The success of the outlet concept has spurred new entrants and increased talk about continued development, giving some investors the jitters.
But Citi analyst Michael Bilerman said Tanger should continue to outperform. He upgraded the firm’s stock to buy from neutral this week, and increased his target price to $37.50 from $31.75. The stock closed at $33.55 Monday, marking a 17.6 percent increase for the year so far. Over the same time frame, the MCSI U.S. REIT Index increased 11.2 percent.

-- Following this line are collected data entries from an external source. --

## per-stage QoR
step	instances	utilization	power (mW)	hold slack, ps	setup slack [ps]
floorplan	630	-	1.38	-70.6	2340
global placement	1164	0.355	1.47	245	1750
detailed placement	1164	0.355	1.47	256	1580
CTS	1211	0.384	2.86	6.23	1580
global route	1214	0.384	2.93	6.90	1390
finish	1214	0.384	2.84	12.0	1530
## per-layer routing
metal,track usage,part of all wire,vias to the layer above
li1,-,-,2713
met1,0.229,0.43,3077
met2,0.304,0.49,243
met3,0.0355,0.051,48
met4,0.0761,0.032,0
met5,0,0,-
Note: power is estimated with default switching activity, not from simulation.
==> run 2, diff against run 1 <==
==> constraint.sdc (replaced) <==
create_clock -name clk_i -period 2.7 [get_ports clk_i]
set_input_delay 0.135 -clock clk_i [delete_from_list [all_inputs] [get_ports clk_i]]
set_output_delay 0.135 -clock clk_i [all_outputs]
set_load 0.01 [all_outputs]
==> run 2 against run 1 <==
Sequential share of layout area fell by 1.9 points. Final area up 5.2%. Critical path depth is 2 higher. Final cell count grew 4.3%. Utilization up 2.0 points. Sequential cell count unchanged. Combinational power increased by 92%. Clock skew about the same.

“While there is an increase in development plans in the U.S. and Canada, we believe only a small portion of proposed projects will proceed and there appears to be solid tenant demand to ensure the success of projects,” Bilerman said in his upgrade. “In the 1990s, the outlet industry became overbuilt and a number of centers went dark. However, the outlet sector is on more stable ground today with the tenant base performing very well over the past five years.
“While rents are increasing, reasonable sales growth is helping keep occupancy costs low versus other retail channels, and we see solid demand from retailers across their outlet channels,” Bilerman said.

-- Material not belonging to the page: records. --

File: config.mk
export PLATFORM = sky130hd
export DESIGN_NAME = fetch
export DESIGN_NICKNAME = d
export VERILOG_FILES = /design/src/hw/cpu_pkg.sv /design/src/hw/fetch.sv
export SDC_FILE = /design/constraint.sdc
export NUM_CORES = 1
export LEC_CHECK = 0
export BUFFER_PORTS_ARGS = -buffer_cell sky130_fd_sc_hd__buf_2
export CORE_ASPECT_RATIO = 1.75
export CORE_MARGIN = 1
export CORE_UTILIZATION = 52
export CTS_BUF_LIST = sky130_fd_sc_hd__clkbuf_8
export DETAILED_ROUTE_END_ITERATION = 8
export GPL_ROUTABILITY_DRIVEN = 1
export MAX_ROUTING_LAYER = met4
export PLACE_DENSITY_LB_ADDON = 0.2
export SLEW_MARGIN = 40
export SYNTH_ARGS = -nofsm -noshare
export SYNTH_HDL_FRONTEND = slang
export SYNTH_SLANG_ARGS = --single-unit
File: constraint.sdc
create_clock -name clock -period 2.57 [get_ports clock]
set_clock_uncertainty 0.05 [all_clocks]
set_input_delay 0.1285 -clock clock [delete_from_list [all_inputs] [get_ports clock]]
set_output_delay 0.1285 -clock clock [all_outputs]
set_load 0.02 [all_outputs]
File: src/hw/cpu_pkg.sv
package cpu_pkg;

    // Widths that carry a meaning across the core
    typedef logic [31:0] word_t;         // Data word or byte address
    typedef logic [4:0]  reg_addr_t;
    typedef logic [7:0]  rom_addr_t;     // Instruction word index on the ROM port
    typedef logic [5:0]  led_t;
    typedef logic [7:0]  duty_t;         // PWM duty and PWM counter

    // RV32I major opcodes of the supported subset
    localparam logic [6:0] OPC_OP     = 7'b0110011;   // ADD SUB AND OR XOR SLT
    localparam logic [6:0] OPC_OP_IMM = 7'b0010011;   // ADDI
    localparam logic [6:0] OPC_LOAD   = 7'b0000011;   // LW
    localparam logic [6:0] OPC_STORE  = 7'b0100011;   // SW
    localparam logic [6:0] OPC_BRANCH = 7'b1100011;   // BEQ BNE
    localparam logic [6:0] OPC_JAL    = 7'b1101111;

    // Peripheral space is every address with this bit set
    localparam int PERIPH_BIT = 31;

    // Byte offsets of the peripheral registers
    localparam logic [7:0] LED_OFFSET  = 8'h00;
    localparam logic [7:0] DUTY_OFFSET = 8'h04;
    localparam logic [7:0] BTN_OFFSET  = 8'h08;   // Read only

endpackage

File: src/hw/fetch.sv
module fetch #(
    parameter cpu_pkg::word_t RESET_PC = '0     // Byte address of the first instruction
) (
    input  logic               clock,
    input  logic               reset,
    input  logic               hold,
    input  logic               redirect,
    input  cpu_pkg::word_t     target,
    input  cpu_pkg::word_t     rom_data,
    output cpu_pkg::rom_addr_t rom_address,
    output cpu_pkg::word_t     instr,
    output cpu_pkg::word_t     pc,
    output logic               instr_valid
);
    cpu_pkg::word_t pc_q;

    // Word index of the current PC
    assign rom_address = pc_q[$bits(cpu_pkg::rom_addr_t)+1:2];

    always_ff @(posedge clock) begin
        if (reset) begin
            pc_q        <= RESET_PC;
            instr_valid <= 1'b0;
        end else if (!hold) begin
            if (redirect) begin
                pc_q        <= target;
                instr_valid <= 1'b0;     // Squash the word fetched behind the branch
            end else begin
                pc_q        <= pc_q + 32'd4;
                instr_valid <= 1'b1;
            end
        end
    end

    // Fetch/execute register payload
    always_ff @(posedge clock) begin
        if (!hold) begin
            instr <= rom_data;
            pc    <= pc_q;
        end
    end
endmodule

==> results of run 1 <==
[registers in the layout, indices dropped and copies added, names as in the netlist]
signal and cells:
pc_q 32, pc 32, instr 32, instr_valid 1
[cell type report]
type | count | share of cell area [%]
inverter | 7 | 0.4815
clock buffer | 9 | 2.270
timing repair buffer | 187 | 21.19
sequential | 97 | 47.33
clock inverter | 7 | 1.720
multi-input combinational | 221 | 24.99
tap | 88 | 2.018
[logic make-up (layout without fill, tap and decap cells)]
kind of cell    after synthesis  in the layout  synth area share, %
fa+ha+maj                     1              1               0.3031
mux                           4              4                1.031
simple gates                128            128                16.22
compound gates               88             88                15.49
buf+inv                      37            210                4.395
flops                        97             97                62.56
[power breakdown]
group | total, mW | switching, mW | internal (mW)
Clock | 1.07 | 0.521 | 0.548
Combinational | 0.446 | 0.264 | 0.182
Sequential | 1.84 | 0.0685 | 1.77
[worst reg2reg max path, cell delays in order, from the launching register on]
cell     delay, ns
dfxtp_1       0.46
ha_1          0.24
nand3_1       0.16
or4_4         0.66
or4_1         0.56
a31oi_1       0.17
[how the worst max path moves through the flow]
stage	from	to
final	pc_q[2]$_SDFFE_PP0N_	pc_q[26]$_SDFFE_PP0N_
after global routing	pc_q[2]$_SDFFE_PP0N_	pc_q[26]$_SDFFE_PP0N_
after CTS	pc_q[2]$_SDFFE_PP0N_	pc_q[26]$_SDFFE_PP0N_
after detailed placement	pc_q[2]$_SDFFE_PP0N_	pc_q[26]$_SDFFE_PP0N_
after global placement	pc_q[2]$_SDFFE_PP0N_	pc_q[26]$_SDFFE_PP0N_
after floorplan	pc_q[2]$_SDFFE_PP0N_	pc_q[20]$_SDFFE_PP0N_
[metal layers]
| layer | vias up | part of all wire [%] | GRT usage [%] | wire [microns] |
|---|---|---|---|---|
| met5 | - | 0 | - | 0 |
| met4 | 0 | 2.8 | 15.05 | 315 |
| met3 | 26 | 6.2 | 4.786 | 689 |
| met2 | 164 | 54 | 49.03 | 6049 |
| met1 | 1721 | 37 | 29.80 | 4060 |
| li1 | 1718 | - | - | - |
[cells in the mapped netlist (all sizes together), types with 7 or more instances]
library cell  count  share of area, %
and3              8               1.2
edfxtp           64                47
clkbuf           16               1.8
inv               7              0.64
nand2            31               2.8
nand4            10               1.5
nand3            12               1.8
a22oi            13               2.4
o21ai             9               1.1
buf              14               2.0
o211ai            7               1.3
a21oi            17               2.1
dfxtp            33                16
nor3             13               1.6
nor2             24               2.2
nor4              9               1.4
[per-stage QoR]
stage	area (sq um)	instances	util (%)	hold WS, ns	setup slack, ns
after floorplan	4128	355	-	0.1774	0.4807
after global placement	4878	564	64.02	0.2551	0.3046
after detailed placement	4878	564	64.02	0.2573	0.2639
after CTS	5456	616	71.61	0.0007914	0.2109
after global routing	5456	616	71.61	0.01238	0.08869
final	5456	616	71.61	0.01233	0.2120
[what timing repair did]
| item | CTS | global route |
|---|---|---|
| hold endpoints to repair | 36 | 0 |
| resized for setup | 0 | 0 |
| hold buffers | 36 | 0 |
==> results.tsv, run 1 <==
stage	metric	value	unit
outcome	status	finished clean	
route	Post-DRT Antenna Nets	0	
route	WL final	11110	microns
power	pwr dens	614.7	nW/um^2
hold_path	hold crit path type	in -> reg	
logic_synthesis	Seq/Total Area, Yosys	62.56	%
logic_synthesis	Synth cell types	51	
timing	worst slew pin tran	0.4840	ns
timing	RSZ-0062 raised after global routing	no	
route	routed len/inst	18.04	microns
hold_path	Hold Path End	pc_q[9]$_SDFFE_PP0N_	
setup_path	Worst path max stage delay	0.66	ns
global_routing	overall fraction of global-route tracks in use	28.01	%
timing	crit path time final	2.358	ns
timing	Final Hold Viols	0	
cts	clock sinks	97	
global_routing	first-pass GRT wire length	17270	microns
setup_path	critical-path cell list	ha_1, nand3_1, or4_4, or4_1, a31oi_1	
cts	number of CTS-inserted buffers	9	
logic_synthesis	syn_nets	424	
final_layout	register area	2582	sq um
setup_path	kind of critical path	reg -> reg	
setup_path	CP Max Fanout	12	
power	static leakage	2.201	nW
global_routing	vias in the first global route	3506	
die	# IOs	141	
logic_synthesis	Synth Instances	355	
logic_synthesis	syn_area_per_cell	11.63	sq um
die	die area	8312	sq um
setup_path	FF-to-FF setup slack	0.21	ns
route	vias	3629	
route	initial drt markers	207	
die	Die Width	69.35	microns
setup_path	CP required	2.83	ns
setup_path	CP max stage cell	or4_4	
cts	Clock Latency Late Sink	0.37	ns
timing	setup TNS	0	ns
logic_synthesis	YS warnings	0	
global_routing	largest net degree at the start of global routing	58	
power	Tot Pwr	3.354	mW
placed_design	Final GP Congestion	0.9858	
final_layout	multi-input logic area	1364	sq um
route	drt drc	0	
flow_run	max_cap viols	0	
die	Initial Util	54.17	%
cts	clock transition at the registers of the reported paths	0.09	ns
hold_path	WHS Path Cells	3	
final_layout	Final nets	592	
setup_path	reg-to-reg startpoint	pc_q[2]$_SDFFE_PP0N_	
timing	crit share post-route	91.75	%
setup_path	Worst EP arrival	2.61	ns
global_routing	initial antenna violation count	0	
route	DR pass1 iterations	4	
final_layout	# fillers	566	
logic_synthesis	#FFs+latches synth	97	
setup_path	CP delay by family, top	simple AND/OR/NAND/NOR gates	
setup_path	critical path startpoint category	flip-flop	
setup_path	Buf/Inv on CP	0	
cts	clock tree buffer depth	2	
cts	Root Driver	clkbuf_8	
timing	setup violators final	0	
timing	Fmax achieved	424.1	MHz
cts	postcts setup bufs	0	
timing	slew margin rel.	67.44	%
final_layout	Area growth syn-to-layout	32.19	%
cts	H-tree Lvls	3	
setup_path	Worst R2R Path Depth	5	
logic_synthesis	Main synth FF type	edfxtp_1	
global_routing	remaining global-route overflow	0	
die	core area	7620	sq um
setup_path	Levels on crit path	5	
final_layout	share of layout cells above drive strength 1	33.71	%
final_layout	# diodes	0	
die	row cnt	42	
placed_design	DP Wirelength	7278	microns
timing	Final Max Slew Viols	0	
final_layout	most frequent cells in the layout	140 x buf_2, 64 x edfxtp_1, 36 x dlygate4sd3_1	
logic_synthesis	EDFF count, synth	64	
hold_path	hold_sp	target[9]	
placed_design	I/O Buffers	140	
setup_path	worst r2r dst	pc_q[26]$_SDFFE_PP0N_	
power	VDD IR max	0.0004419	V
die	die height	119.9	microns
route	Vias/cell	5.891	
final_layout	commonest non-fill, non-tap cell in the layout	buf_2	
cts	CTS tree	done	
setup_path	CP endpoint kind	flip-flop	
logic_synthesis	Netlist Area Pre-Place	4128	sq um
logic_synthesis	async set-reset flop share out of synthesis	0	%
No activity file was read; power rests on OpenSTA's default activity.
==> run 2, diff against run 1 <==
--- a/config.mk
+++ b/config.mk
@@ -12,7 +12,6 @@
 export CTS_BUF_LIST = sky130_fd_sc_hd__clkbuf_8
 export DETAILED_ROUTE_END_ITERATION = 8
 export GPL_ROUTABILITY_DRIVEN = 1
-export MAX_ROUTING_LAYER = met4
 export PLACE_DENSITY_LB_ADDON = 0.2
 export SLEW_MARGIN = 40
 export SYNTH_ARGS = -nofsm -noshare
==> constraint.sdc (replaced) <==
create_clock -name clock -period 2.57 [get_ports clock]
set_clock_uncertainty 0.05 [all_clocks]
set_input_delay 0 -clock clock [delete_from_list [all_inputs] [get_ports clock]]
set_output_delay 0 -clock clock [all_outputs]
set_load 0.02 [all_outputs]
==> run 2 against run 1 <==
Effect of this change: largest power group unchanged; highest routed layer unchanged; final area grew 6.4%; critical path depth is 1 higher; maximum frequency down 2.4%; total power rose by 3.4%; count of clock-buffer cells in the layout increased by 2; largest cell class unchanged; register-to-register slack got worse by 0.06 ns; clock power rose by 7%.
==> results.tsv, run 2 (same netlist as run 1, synthesis figures left out) <==
stage	metric	value	unit
outcome	status	finished clean	
cts	clock sinks	97	
setup_path	Worst R2R Path Depth	6	
cts	H-tree Lvls	3	
timing	worst slew pin tran	0.5122	ns
die	die area	8312	sq um
cts	CTS tree	done	
global_routing	overall fraction of global-route tracks in use	28.53	%
global_routing	vias in the first global route	3740	
route	Post-DRT Antenna Nets	0	
setup_path	CP required	2.79	ns
hold_path	Hold Path End	pc_q[4]$_SDFFE_PP0N_	
setup_path	kind of critical path	reg -> reg	
setup_path	Worst EP arrival	2.64	ns
timing	setup violators final	0	
setup_path	reg-to-reg startpoint	pc_q[2]$_SDFFE_PP0N_	
cts	number of CTS-inserted buffers	9	
timing	Final Max Slew Viols	0	
placed_design	I/O Buffers	140	
route	met2 wire len	6384	microns
die	Initial Util	54.17	%
final_layout	share of layout cells above drive strength 1	32.62	%
route	initial drt markers	266	
route	routed len/inst	17.97	microns
timing	Fmax achieved	414.1	MHz
global_routing	largest net degree at the start of global routing	58	
die	Die Width	69.35	microns
setup_path	critical path startpoint category	flip-flop	
final_layout	Largest regs	instr x32, pc x32, pc_q x32	
power	pwr dens	597.2	nW/um^2
hold_path	WHS Path Cells	4	
route	Metal-1 WL	4146	microns
setup_path	CP Max Fanout	8	
hold_path	hold crit path type	in -> reg	
setup_path	CP endpoint kind	flip-flop	
route	vias	3790	
cts	Clock Latency Late Sink	0.37	ns
cts	clock tree buffer depth	2	
hold_path	hold_sp	target[4]	
setup_path	FF-to-FF setup slack	0.15	ns
route	DR pass1 iterations	6	
timing	crit share post-route	93.98	%
placed_design	DP Wirelength	7138	microns
global_routing	remaining global-route overflow	0	
cts	clock transition at the registers of the reported paths	0.10	ns
timing	slew margin rel.	65.86	%
global_routing	first-pass GRT wire length	18260	microns
power	VDD IR max	0.0003229	V
route	WL met3	713	microns
timing	Worst Hold Slack	0.007058	ns
placed_design	Final GP Congestion	0.9397	
final_layout	# diodes	0	
route	WL final	11660	microns
timing	Final Hold Viols	0	
final_layout	commonest non-fill, non-tap cell in the layout	buf_2	
flow_run	max_cap viols	0	
die	die height	119.9	microns
timing	crit path time final	2.415	ns
setup_path	worst r2r dst	pc_q[24]$_SDFFE_PP0N_	
die	row cnt	42	
final_layout	most frequent cells in the layout	139 x buf_2, 67 x dlygate4sd3_1, 64 x edfxtp_1	
final_layout	Area growth syn-to-layout	40.68	%
setup_path	Worst path max stage delay	0.61	ns
power	static leakage	2.360	nW
final_layout	# fillers	500	
route	Vias/cell	5.840	
die	# IOs	141	
die	core area	7620	sq um
timing	RSZ-0062 raised after global routing	no	
route	drt drc	0	
final_layout	Final nets	625	
global_routing	initial antenna violation count	0	
route	uppermost layer routed	met4	
setup_path	critical-path cell list	ha_1, nand3_1, or4_4, o2111ai_1, o211ai_1, dlygate4sd3_1	
timing	setup TNS	0	ns
setup_path	CP max stage cell	or4_4	
cts	Root Driver	clkbuf_8	
[run 2: changes by cell type in the layout (fill, tap and decap cells not counted), sizes merged]
cell,delta
clkbuf,+2
buf,+2
clkinv,-3
dlygate4sd3,+31
clkinvlp,+1
[run 2: stage by stage]
step / instances / area [sq um] / power (mW) / setup slack [ns] / util [%]
2_1_floorplan: 355 / 4128 / 2.104 / 0.4807 / -
3_3_place_gp: 563 / 4871 / 2.259 / 0.3046 / 63.92
3_5_place_dp: 563 / 4871 / 2.269 / 0.2785 / 63.92
4_1_cts: 646 / 5779 / 3.466 / 0.02345 / 75.85
5_1_grt: 649 / 5807 / 3.586 / 0.02039 / 76.21
6_report: 649 / 5807 / 3.468 / 0.1548 / 76.21
[run 2: how the worst max path moves through the flow]
stage / startpoint / endpoint / slack, ns / cells past startpoint
after CTS: pc_q[2]$_SDFFE_PP0N_ / pc_q[24]$_SDFFE_PP0N_ / 0.02 / 6
after global placement: pc_q[2]$_SDFFE_PP0N_ / pc_q[26]$_SDFFE_PP0N_ / 0.30 / 5
after global routing: pc_q[2]$_SDFFE_PP0N_ / pc_q[24]$_SDFFE_PP0N_ / 0.02 / 6
final: pc_q[2]$_SDFFE_PP0N_ / pc_q[24]$_SDFFE_PP0N_ / 0.15 / 6
after floorplan: pc_q[2]$_SDFFE_PP0N_ / pc_q[20]$_SDFFE_PP0N_ / 0.48 / 6
after detailed placement: pc_q[2]$_SDFFE_PP0N_ / pc_q[26]$_SDFFE_PP0N_ / 0.28 / 5
[run 2: power by group]
| part | internal [mW] | switching, mW |
|---|---|---|
| combinational | 0.212 | 0.272 |
| sequential | 1.77 | 0.0688 |
| clock | 0.608 | 0.536 |
| total | 2.59 | 0.877 |
[run 2: critical path: cells and delay by family (launching register included)]
kind	cells	cell delay, ns
buffers and inverters	1	0.56
AO/OA/AOI/OAI	2	0.31
flip-flops	1	0.39
AND/OR/NAND/NOR	2	0.78
adder cells (fa/ha/maj)	1	0.22
[run 2: metal layers]
layer	vias to the layer above	global-route usage [%]
met4	0	15.82
li1	1781	-
met5	-	0
met3	41	6.045
met2	197	52.97
met1	1771	28.99
[run 2: layout make-up]
type	instances	area (sq um)	share of cell area, %
clock inverter	5	86.33	1.487
clock buffer	11	151.4	2.607
inverter	7	26.28	0.4525
multi-input combinational	221	1364	23.49
sequential	97	2585	44.52
tap	88	110.1	1.896
timing repair buffer	220	1484	25.55
[run 2: what timing repair did]
action,4_1_cts,5_1_grt
setup buffers,0,3
gates resized for setup,0,2
endpoints found under the setup margin,0,1
endpoints found under the hold margin,60,0
hold buffers,67,0
==> run 3, diff against run 2 <==
==> constraint.sdc (replaced) <==
create_clock -name clock -period 2.57 [get_ports clock]
set_clock_uncertainty 0.05 [all_clocks]
set_input_delay 0.771 -clock clock [delete_from_list [all_inputs] [get_ports clock]]
set_output_delay 0.771 -clock clock [all_outputs]
set_load 0.02 [all_outputs]
==> run 3 against run 2 <==
Effect of this change: utilization down 9.3 points; highest routed layer unchanged; via count fell by 8.2%; maximum frequency is 2.9% higher; die area stayed put.
==> results.tsv, run 3 (same netlist as run 1, synthesis figures left out) <==
stage	metric	value	unit
outcome	status	finished clean	
setup_path	worst r2r dst	pc_q[26]$_SDFFE_PP0N_	
route	drt drc	0	
final_layout	# diodes	0	
setup_path	CP max stage cell	or4_4	
timing	slew margin rel.	69.02	%
setup_path	CP endpoint kind	flip-flop	
hold_path	Hold Path End	pc[1]$_DFFE_PN_	
route	Metal-1 WL	3779	microns
setup_path	Buf/Inv on CP	0	
setup_path	CP required	2.81	ns
power	Net Sw Frac	26.77	%
timing	worst slew pin tran	0.4642	ns
placed_design	I/O Buffers	140	
hold_path	hold crit path type	reg -> reg	
setup_path	CP delay by family, top	simple AND/OR/NAND/NOR gates	
cts	postcts setup bufs	0	
power	net switching power	830.9	uW
setup_path	critical path startpoint category	flip-flop	
placed_design	Setup Slack @ Placement	0.2533	ns
timing	Final Hold Viols	0	
timing	Worst Hold Slack	0.3886	ns
setup_path	kind of critical path	reg -> reg	
timing	setup violators final	0	
die	Initial Util	54.17	%
route	WL final	10010	microns
route	Post-DRT Antenna Nets	0	
global_routing	remaining global-route overflow	0	
die	# IOs	141	
timing	Fmax achieved	426.2	MHz
die	die area	8312	sq um
cts	Root Driver	clkbuf_8	
power	pwr dens	608.6	nW/um^2
route	routed len/inst	17.06	microns
flow_run	max_cap viols	0	
setup_path	Worst EP arrival	2.59	ns
cts	CTS Hold Bufs	0	
cts	clock sinks	97	
placed_design	Final GP Congestion	0.9863	
die	die height	119.9	microns
setup_path	FF-to-FF setup slack	0.22	ns
cts	clock tree buffer depth	2	
power	power share of the sequential group	59.1	%
global_routing	initial antenna violation count	0	
hold_path	WHS Path Cells	0	
final_layout	Final Non-Filler Cells	587	
setup_path	Worst path max stage delay	0.66	ns
placed_design	Placed Cells	571	
die	core area	7620	sq um
timing	Final Max Slew Viols	0	
route	initial drt markers	203	
power	VDD IR max	0.0002942	V
final_layout	commonest non-fill, non-tap cell in the layout	buf_2	
timing	crit share post-route	91.31	%
die	row cnt	42	
final_layout	# fillers	619	
route	WL met3	651	microns
global_routing	largest net degree at the start of global routing	59	
global_routing	vias in the first global route	3225	
route	Vias/cell	5.927	
setup_path	reg-to-reg startpoint	pc_q[2]$_SDFFE_PP0N_	
route	vias	3479	
timing	slack of the critical path	0.2234	ns
final_layout	most frequent cells in the layout	140 x buf_2, 64 x edfxtp_1, 33 x dfxtp_1	
die	Die Width	69.35	microns
timing	setup TNS	0	ns
route	uppermost layer routed	met4	
cts	post-cts resize count	0	
cts	clock transition at the registers of the reported paths	0.10	ns
route	DR pass1 iterations	4	
power	static leakage	2.067	nW
power	internal cell power	2.274	mW
setup_path	Worst R2R Path Depth	5	
final_layout	Final nets	563	
timing	crit path time final	2.347	ns
placed_design	DP Wirelength	7140	microns
cts	H-tree Lvls	3	
power	Comb pwr share	13.1	%
global_routing	first-pass GRT wire length	15820	microns
cts	CTS tree	done	
cts	Clock Latency Late Sink	0.36	ns
final_layout	Largest regs	instr x32, pc x32, pc_q x32	
final_layout	share of layout cells above drive strength 1	36.87	%
setup_path	CP Max Fanout	12	
power	Clk pwr share	27.8	%
final_layout	Area growth syn-to-layout	23.58	%
global_routing	overall fraction of global-route tracks in use	24.48	%
cts	number of CTS-inserted buffers	9	
timing	RSZ-0062 raised after global routing	no	
setup_path	critical-path cell list	ha_1, nand3_1, or4_4, or4_1, a31oi_1	
route	met2 wire len	5234	microns
hold_path	hold_sp	pc_q[1]$_SDFFE_PP0P_	
run 3: changes by cell type in the layout (fill, tap and decap cells not counted), sizes merged:
cell	change
bufinv	-2
clkbuf	-2
buf	+5
clkinvlp	-1
clkinv	+4
dlygate4sd3	-67
inv	+1
run 3: area by class of cell:
cell class | count | area (sq um) | share of cell area (%)
clock buffers | 9 | 123.9 | 2.428
flip-flops and latches | 97 | 2582 | 50.63
multi-input cells | 221 | 1364 | 26.74
well taps | 88 | 110.1 | 2.158
repair buffers | 158 | 848.3 | 16.63
clock inverters | 7 | 46.29 | 0.9075
inverters | 7 | 26.28 | 0.5151
run 3: worst max-delay path by stage:
stage | start | to | cells past startpoint
after global placement | pc_q[2]$_SDFFE_PP0N_ | pc_q[26]$_SDFFE_PP0N_ | 5
final | pc_q[2]$_SDFFE_PP0N_ | pc_q[26]$_SDFFE_PP0N_ | 5
after detailed placement | pc_q[2]$_SDFFE_PP0N_ | pc_q[26]$_SDFFE_PP0N_ | 5
after CTS | pc_q[2]$_SDFFE_PP0N_ | pc_q[26]$_SDFFE_PP0N_ | 5
after floorplan | hold | pc_q[30]$_SDFFE_PP0N_ | 5
after global routing | pc_q[2]$_SDFFE_PP0N_ | pc_q[26]$_SDFFE_PP0N_ | 5
run 3: stage by stage:
stage               power [mW]  area [sq um]  utilization [%]
finish                   3.105          5101            66.95
CTS                      3.129          5101            66.95
detailed placement       2.277          4931            64.71
floorplan                2.104          4128                -
global placement         2.268          4931            64.71
global route             3.232          5101            66.95
run 3: power by group through the flow:
stage	Combinational (mW)	Sequential (mW)	Clock, mW
after CTS	0.409	1.83	0.886
after floorplan	0.147	1.96	0
after detailed placement	0.408	1.87	0
final	0.407	1.83	0.863
after global routing	0.440	1.85	0.946
after global placement	0.403	1.87	0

Steven B. Tanger, president and chief executive officer, told analysts on a recent conference call, “We don’t perceive any overbuilding. We’ve never been in a position in our industry of overbuilding. To put it in perspective, the entire industry by our computation has only about 150 outlet centers in the entire U.S., totaling between 50 million square feet and 55 million square feet. The city of Chicago alone has 178 million square feet of retail. So you can fit our entire industry 3.5 times into Chicago. Nobody is going to convince me that our industry is overbuilt.”
Tanger’s books show a company that is growing — and sharing the wealth with its shareholders. The firm has paid a dividend every quarter since going public in 1993, and that payment has increased each year. It now stands at 84 cents a year.
Tanger’s funds from operations — the standard financial yardstick for real estate trusts — rose 19.6 percent to $116.1 million for the nine months ended Sept. 30. The firm’s same-center net operating income increased 6.5 percent for the period.
Over the past year, comparable sales among Tanger’s tenants increased 5.4 percent.
Moody’s Investors Service gave the firm’s senior unsecured debt a credit rating of “Baa2” — an investment grade score. The outlook is positive.
“The [real estate investment trust’s] solid credit metrics continue to reflect the strength and profitability of the outlet business for both tenants and consumers,” Moody’s said in a credit opinion this summer. “These positive factors are offset by the REIT’s relatively small size in a highly concentrated outlet mall industry. In addition, Tanger’s business depends largely on consumer spending and particularly on discretionary softline goods.”
Going forward, Tanger’s Holt said the company hopes to keep the ball rolling by developing centers in the U.S. and Canada, acquiring existing centers and boosting results within its current portfolio.